I am going through this right now with my 6 yr old son. It started last thursday right before he got sick with an awful icky bug.

He will be fine and then bam, he just goes balistic throwing things and becomes very impulsive. Monday was the worst. He was so angry and mean to us all. He is NEVER like that. I am very tempted to take him to DRs because I am beginning to think there is something wrong with him. His teacher said she has not seen any change in behavior at school so I don't know. but its wearing on us.

We are running through the lists:: Sugar, artificial colors flavors, processed foods, changed in seasons, lots of cloudy rainy days... But I don't know I'm hoping it passes soon though.

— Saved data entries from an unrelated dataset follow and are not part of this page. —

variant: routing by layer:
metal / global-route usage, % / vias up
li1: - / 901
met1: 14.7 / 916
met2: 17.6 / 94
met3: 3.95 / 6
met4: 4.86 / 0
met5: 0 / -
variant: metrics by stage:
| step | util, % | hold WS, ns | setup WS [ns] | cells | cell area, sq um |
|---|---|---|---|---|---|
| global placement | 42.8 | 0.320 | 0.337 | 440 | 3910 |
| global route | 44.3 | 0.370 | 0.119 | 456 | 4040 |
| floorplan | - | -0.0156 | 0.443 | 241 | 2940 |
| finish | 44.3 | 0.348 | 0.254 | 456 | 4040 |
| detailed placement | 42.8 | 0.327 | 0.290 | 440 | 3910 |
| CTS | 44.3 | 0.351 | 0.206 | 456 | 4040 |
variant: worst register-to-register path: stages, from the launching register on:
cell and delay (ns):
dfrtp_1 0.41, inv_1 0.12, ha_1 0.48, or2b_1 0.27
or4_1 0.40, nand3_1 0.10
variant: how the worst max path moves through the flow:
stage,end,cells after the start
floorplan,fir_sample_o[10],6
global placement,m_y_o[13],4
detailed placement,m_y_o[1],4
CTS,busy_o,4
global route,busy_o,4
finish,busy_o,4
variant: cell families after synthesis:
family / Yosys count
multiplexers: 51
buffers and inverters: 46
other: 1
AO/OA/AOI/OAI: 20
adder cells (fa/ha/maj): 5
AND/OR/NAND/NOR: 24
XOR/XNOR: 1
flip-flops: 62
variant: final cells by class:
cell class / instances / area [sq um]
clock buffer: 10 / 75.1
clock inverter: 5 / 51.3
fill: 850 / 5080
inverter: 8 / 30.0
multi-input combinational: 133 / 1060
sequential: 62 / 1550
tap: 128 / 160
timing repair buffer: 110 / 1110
module lock_clear #(
    parameter int BOARD_W = 10,
    parameter int BOARD_H = 24
) (
    input  logic       clk,
    input  logic       reset,
    input  logic       start,
    input  logic [4:0] X_anchor,
    input  logic [5:0] Y_anchor,
    input  logic [2:0] block,
    input  logic [1:0] curr_rotation,
    input  logic [5:0] colour,
    input  logic [5:0] ram_Q,
    output logic [7:0] ram_addr,
    output logic [5:0] ram_data,
    output logic       ram_wren,
    output logic       busy,
    output logic       complete,
    output logic [2:0] lines_cleared
`ifdef LOCK_CLEAR_TOTAL_EN
    ,
    output logic [9:0] total_lines
`endif
);

    typedef enum logic [2:0] {
        S_IDLE,
        S_WRITE,
        S_SCAN,
        S_SHIFT,
        S_CLEAR,
        S_DONE
    } state_t;

    localparam logic [4:0] LAST_ROW = 5'(BOARD_H - 1);
    localparam logic [3:0] LAST_COL = 4'(BOARD_W - 1);
    localparam logic [3:0] SCAN_END = 4'(BOARD_W);

    state_t     state, state_d;
    logic [4:0] xa;
    logic [5:0] ya;
    logic [2:0] blk;
    logic [1:0] rot;
    logic [5:0] col;
    logic [1:0] k;
    logic [4:0] r, s;
    logic [3:0] xc;
    logic       ph, full;
    logic [2:0] cnt, lc;
    logic [7:0] cx_all, cy_all;
    logic [1:0] cx, cy;
    logic [5:0] wx;
    logic [6:0] wy;
    logic       cell_ok, nz, row_full;

    lut u_lut (
        .block        (blk),
        .curr_rotation(rot),
        .coord_x      (cx_all),
        .coord_y      (cy_all)
    );

    // wide enough that off-board pieces cannot wrap before the range check
    function automatic logic [7:0] cell_addr(
        input logic [6:0] y,
        input logic [5:0] x
    );
        logic [9:0] a;
        a = 10'(y) * 10'(BOARD_W) + 10'(x);
        return a[7:0];
    endfunction

    assign cx       = cx_all[{k, 1'b0} +: 2];
    assign cy       = cy_all[{k, 1'b0} +: 2];
    assign wx       = {1'b0, xa} + {4'b0, cx};
    assign wy       = {1'b0, ya} + {5'b0, cy};
    assign cell_ok  = (wx < 6'(BOARD_W)) && (wy < 7'(BOARD_H));
    assign nz       = (ram_Q != '0);
    assign row_full = full && nz;

    assign busy          = (state != S_IDLE) && (state != S_DONE);
    assign complete      = (state == S_DONE);
    assign lines_cleared = complete ? cnt : lc;

    always_comb begin
        state_d  = state;
        ram_addr = '0;
        ram_data = '0;
        ram_wren = 1'b0;
        unique case (state)
            S_IDLE: begin
                if (start) state_d = S_WRITE;
            end
            S_WRITE: begin
                ram_addr = cell_addr(wy, wx);
                ram_data = col;
                ram_wren = cell_ok;
                if (k == 2'd3) state_d = S_SCAN;
            end
            S_SCAN: begin
                ram_addr = cell_addr({2'b0, r}, {2'b0, xc});
                if (xc == SCAN_END) begin
                    if (row_full)
                        state_d = (r == '0) ? S_CLEAR : S_SHIFT;
                    else if (r == '0)
                        state_d = S_DONE;
                end
            end
            S_SHIFT: begin
                if (ph) begin
                    ram_addr = cell_addr({2'b0, s}, {2'b0, xc});
                    ram_data = ram_Q;
                    ram_wren = 1'b1;
                    if (xc == LAST_COL && s == 5'd1) state_d = S_CLEAR;
                end else begin
                    ram_addr = cell_addr({2'b0, s - 5'd1}, {2'b0, xc});
                end
            end
            S_CLEAR: begin
                ram_addr = cell_addr(7'd0, {2'b0, xc});
                ram_wren = 1'b1;
                if (xc == LAST_COL) state_d = S_SCAN;
            end
            S_DONE: state_d = S_IDLE;
            default: state_d = S_IDLE;
        endcase
    end

    always_ff @(posedge clk) begin
        if (reset) state <= S_IDLE;
        else       state <= state_d;
    end

    always_ff @(posedge clk) begin
        if (reset) begin
            xa   <= '0;
            ya   <= '0;
            blk  <= '0;
            rot  <= '0;
            col  <= '0;
            k    <= '0;
            r    <= '0;
            s    <= '0;
            xc   <= '0;
            ph   <= 1'b0;
            full <= 1'b0;
            cnt  <= '0;
            lc   <= '0;
        end else begin
            unique case (state)
                S_IDLE: begin
                    if (start) begin
                        xa  <= X_anchor;
                        ya  <= Y_anchor;
                        blk <= block;
                        rot <= curr_rotation;
                        col <= colour;
                        k   <= '0;
                        cnt <= '0;
                    end
                end
                S_WRITE: begin
                    k  <= k + 2'd1;
                    r  <= LAST_ROW;
                    xc <= '0;
                end
                S_SCAN: begin
                    if (xc == SCAN_END) begin
                        xc <= '0;
                        ph <= 1'b0;
                        if (row_full) begin
                            if (cnt != 3'd4) cnt <= cnt + 3'd1;
                            s <= r;
                        end else if (r != '0) begin
                            r <= r - 5'd1;
                        end
                    end else begin
                        // data for column xc-1 arrives while xc is addressed
                        xc   <= xc + 4'd1;
                        full <= (xc == '0) || (full && nz);
                    end
                end
                S_SHIFT: begin
                    ph <= ~ph;
                    if (ph) begin
                        if (xc == LAST_COL) begin
                            xc <= '0;
                            s  <= s - 5'd1;
                        end else begin
                            xc <= xc + 4'd1;
                        end
                    end
                end
                S_CLEAR: xc <= (xc == LAST_COL) ? '0 : xc + 4'd1;
                S_DONE:  lc <= cnt;
                default: ;
            endcase
        end
    end

`ifdef LOCK_CLEAR_TOTAL_EN
    logic [10:0] total_sum;

    assign total_sum = {1'b0, total_lines} + {8'b0, cnt};

    always_ff @(posedge clk) begin
        if (reset)
            total_lines <= '0;
        else if (complete)
            total_lines <= total_sum[10] ? 10'h3FF : total_sum[9:0];
    end
`endif

endmodule
**config.mk**
```make
export PLATFORM = sky130hd
export DESIGN_NAME = program_loader
export DESIGN_NICKNAME = d
export VERILOG_FILES = /design/src/rtl/program_loader.sv
export SDC_FILE = /design/constraint.sdc
export NUM_CORES = 1
export LEC_CHECK = 0
export CAP_MARGIN = 20
export CORE_UTILIZATION = 30
export CTS_CLUSTER_DIAMETER = 120
export DETAILED_ROUTE_END_ITERATION = 8
export HOLD_SLACK_MARGIN = 0.1
export PLACE_DENSITY = 0.55
export SLEW_MARGIN = 20
export SYNTH_ARGS = -nofsm -noshare
export SYNTH_HDL_FRONTEND = slang
export SYNTH_SLANG_ARGS = --single-unit
export TNS_END_PERCENT = 1
```
**constraint.sdc**
```tcl
create_clock -name Clk -period 4.6 [get_ports Clk]
set_clock_uncertainty 0.2 [all_clocks]
set_input_delay 0.92 -clock Clk [delete_from_list [all_inputs] [get_ports Clk]]
set_output_delay 0.92 -clock Clk [all_outputs]
set_load 0.03 [all_outputs]
```
**src/rtl/program_loader.sv**
```systemverilog
`default_nettype none
// ============================================================================
// Module   : program_loader
// Purpose  : Boot-time instruction-memory loader. Receives a framed byte
//            stream (SYNC, count hi/lo, N big-endian words, checksum), writes
//            each word to consecutive instruction-memory addresses from 0 and
//            releases the CPU controller from reset once the checksum matches.
// Ports    : Clk, Rst (async, active-low)
//            ByteIn/ByteValid/ByteReady : byte stream, valid/ready handshake
//            Restart                    : re-arm request (RUN/ERROR only)
//            IMemAddr/IMemData/IMemWrite: instruction-memory write port
//            CpuRstN                    : registered active-low CPU reset
//            Done/Error                 : RUN / ERROR indicators
//            WordCount                  : words written in current frame
//            StateOut                   : current state encoding
// Revision : 1.0 - initial release
// ============================================================================
module program_loader #(
  parameter int         ADDR_W = 8,
  parameter logic [7:0] SYNC   = 8'hA5
) (
  input  logic              Clk,
  input  logic              Rst,
  input  logic [7:0]        ByteIn,
  input  logic              ByteValid,
  output logic              ByteReady,
  input  logic              Restart,
  output logic [ADDR_W-1:0] IMemAddr,
  output logic [15:0]       IMemData,
  output logic              IMemWrite,
  output logic              CpuRstN,
  output logic              Done,
  output logic              Error,
  output logic [ADDR_W:0]   WordCount,
  output logic [2:0]        StateOut
);

  typedef enum logic [2:0] {
    S_IDLE    = 3'd0,
    S_CNT_HI  = 3'd1,
    S_CNT_LO  = 3'd2,
    S_DATA_HI = 3'd3,
    S_DATA_LO = 3'd4,
    S_CHECK   = 3'd5,
    S_RUN     = 3'd6,
    S_ERROR   = 3'd7
  } state_e;

  // Largest legal word count; held one bit wider than N so 2**ADDR_W fits.
  localparam logic [16:0] MAX_WORDS = 17'(1) << ADDR_W;

  state_e            state_q, state_d;
  logic [7:0]        sum_q, sum_d;
  logic [7:0]        cnt_hi_q, cnt_hi_d;
  logic [15:0]       n_q, n_d;
  logic [7:0]        hi_q, hi_d;
  logic [ADDR_W:0]   wc_q, wc_d;
  logic [ADDR_W-1:0] addr_q, addr_d;
  logic [15:0]       data_q, data_d;
  logic              wr_q, wr_d;
  logic              cpu_rst_n_q, cpu_rst_n_d;

  logic              accept;
  logic [15:0]       n_rx;
  logic [ADDR_W:0]   wc_inc;

  assign ByteReady = (state_q != S_RUN) && (state_q != S_ERROR);
  assign accept    = ByteValid && ByteReady;
  assign n_rx      = {cnt_hi_q, ByteIn};
  assign wc_inc    = wc_q + 1'b1;

  always_comb begin
    state_d  = state_q;
    sum_d    = sum_q;
    cnt_hi_d = cnt_hi_q;
    n_d      = n_q;
    hi_d     = hi_q;
    wc_d     = wc_q;
    addr_d   = addr_q;
    data_d   = data_q;
    wr_d     = 1'b0;

    case (state_q)
      S_IDLE: begin
        if (accept && (ByteIn == SYNC)) begin
          state_d = S_CNT_HI;
          wc_d    = '0;
          sum_d   = '0;
        end
      end
      S_CNT_HI: begin
        if (accept) begin
          cnt_hi_d = ByteIn;
          sum_d    = sum_q + ByteIn;
          state_d  = S_CNT_LO;
        end
      end
      S_CNT_LO: begin
        if (accept) begin
          n_d   = n_rx;
          sum_d = sum_q + ByteIn;
          if ((n_rx == 16'd0) || ({1'b0, n_rx} > MAX_WORDS)) begin
            state_d = S_ERROR;
          end else begin
            state_d = S_DATA_HI;
          end
        end
      end
      S_DATA_HI: begin
        if (accept) begin
          hi_d    = ByteIn;
          sum_d   = sum_q + ByteIn;
          state_d = S_DATA_LO;
        end
      end
      S_DATA_LO: begin
        // The write is registered here so it appears in the following
        // cycle, while the FSM is already back in a receiving state.
        if (accept) begin
          sum_d   = sum_q + ByteIn;
          wr_d    = 1'b1;
          data_d  = {hi_q, ByteIn};
          addr_d  = wc_q[ADDR_W-1:0];
          wc_d    = wc_inc;
          state_d = (16'(wc_inc) == n_q) ? S_CHECK : S_DATA_HI;
        end
      end
      S_CHECK: begin
        if (accept) begin
          state_d = (ByteIn == sum_q) ? S_RUN : S_ERROR;
        end
      end
      S_RUN, S_ERROR: begin
        if (Restart) begin
          state_d = S_IDLE;
        end
      end
      default: state_d = S_IDLE;
    endcase

    // Registered from the next state so release coincides with the first
    // RUN cycle and re-assertion with the Restart edge.
    cpu_rst_n_d = (state_d == S_RUN);
  end

  always_ff @(posedge Clk or negedge Rst) begin
    if (!Rst) begin
      state_q     <= S_IDLE;
      sum_q       <= '0;
      cnt_hi_q    <= '0;
      n_q         <= '0;
      hi_q        <= '0;
      wc_q        <= '0;
      addr_q      <= '0;
      data_q      <= '0;
      wr_q        <= 1'b0;
      cpu_rst_n_q <= 1'b0;
    end else begin
      state_q     <= state_d;
      sum_q       <= sum_d;
      cnt_hi_q    <= cnt_hi_d;
      n_q         <= n_d;
      hi_q        <= hi_d;
      wc_q        <= wc_d;
      addr_q      <= addr_d;
      data_q      <= data_d;
      wr_q        <= wr_d;
      cpu_rst_n_q <= cpu_rst_n_d;
    end
  end

  assign IMemAddr  = addr_q;
  assign IMemData  = data_q;
  assign IMemWrite = wr_q;
  assign CpuRstN   = cpu_rst_n_q;
  assign Done      = (state_q == S_RUN);
  assign Error     = (state_q == S_ERROR);
  assign WordCount = wc_q;
  assign StateOut  = state_q;

endmodule
`default_nettype wire

```
==> reports/results.tsv <==
metric	value	unit
syn_nets	404	
dpl-instance-area	4504	um2
synth_fa_ha_area_share	3.391	%
reg2regPathDepth	6	
cts_buffers	9	
crit_fanout	7	
num_vias	2991	
pwr_density_cell	697.3	nW/um2
dieArea	13250	um2
areaGrowthSynthToFinish	25.92	%
drv_cap	0	
worstPathArrival	3150	ps
boundaryPins	53	
ant_nets	0	
r2r_setup_slack	2110	ps
initial_core_util	31.30	%
max_freq	320.9	MHz
hold_path.class	flip-flop to flip-flop	
cts_sinks	78	
overflow	0	
hold_violations	0	
cts_root_buf	clkbuf_16	
core_region_area	12260	um2
min_period	3116	ps
setup_tns	0	ps
syn_inst	383	
rr_endpoint	WordCount[8]	
port_buffers	52	
first_global_vias	2856	
end_kind	flip-flop	
die_y	115.1	um
synth_area	3837	um2
peakVddDrop	0.3914	mV
synth_edf_count	0	
required	4630	ps
routed_wl	9347	um
dr.first_iter.drc_count	141	
grt_util_all_layers	15.31	%
antenna_cells	0	
setup-violations-final	0	
synth_cell_types	48	
startpoint_type	primary input	
synth-seq-cells	78	
drt_first_pass_iters	4	
synth_compound_area_share	10.92	%
clk-insertion-delay-late	340	ps
drc	0	
synth.top_cell.area_share	50.86	%
synthArstFlopShare	100.0	%
ys_dominant_reg_cell	dfrtp_1	
status	finished, final reports clean	
yosysSeqAreaShare	50.86	%
avgSynthCellArea	10.02	um2
synth_top_area_cell	dfrtp_1	
vias_per_cell	4.960	
hold_buffers	0	
cts_max_level	3	
cts.path.max_buffers	2	
antenna_found_initial	0	
period_share	67.75	%
total_leakage_power	2.105	nW
core.rowCount	40	
hold_depth	2	
yosys-top-cells-area	dfrtp_1 51%, mux2_2 9.1%, nand2_1 8.7%, o21ai_0 2.7%, ha_1 2.6%	
worst_slew_pin_slew	907.3	ps
synthSimpleGateAreaFrac	19.99	%
dp_hpwl	6453	um
hold_end	IMemAddr[5]	
synth_top_family_by_area	simple AND/OR/NAND/NOR gates	
grt_max_degree	79	
rsz0062_at_grt	false	
slew_headroom	39.45	%
hp-start	IMemAddr[5]	
grt_pass1_wl	15270	um
yosys_warnings	0	
reg2reg_from	StateOut[1]	
wl_per_cell	15.50	um
gp_congestion	0.8080	
cts_resized	0	
slew_viol_final	0	
path_class	primary input to flip-flop	
die_w	115.1	um
final_area	4832	um2
synthXorXnorAreaFrac	2.967	%
cts_tree	yes	
synth_mux_area_share	9.097	%
postCtsSetupRepairBufs	0	
drive_gt1_share	12.18	%
clk_pin_slew_worst_paths	70	ps
nNetsFinal	451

OP: has anything changed for you


----------



## BunniMummi (Jan 28, 2005)

Some of it is just the age. They aren't in puberty yet but they are going through a really tough time where they are starting to grow up and they are moving from little kids to little people. DS1 goes through moody phases off and on. Sometimes I can nail down triggers but other's it just seems have to do with being 5.


----------



## Kindermama (Nov 29, 2004)

When you say it's really tough to get her going...all I can think is it takes a whole lot of energy out of a little kid to be at school 9-4/4 days a week. That is a lot to ask of her!

My advice would be to cancel all extra classes aside from preschool. Your dd is probably way too overwhelmed.


----------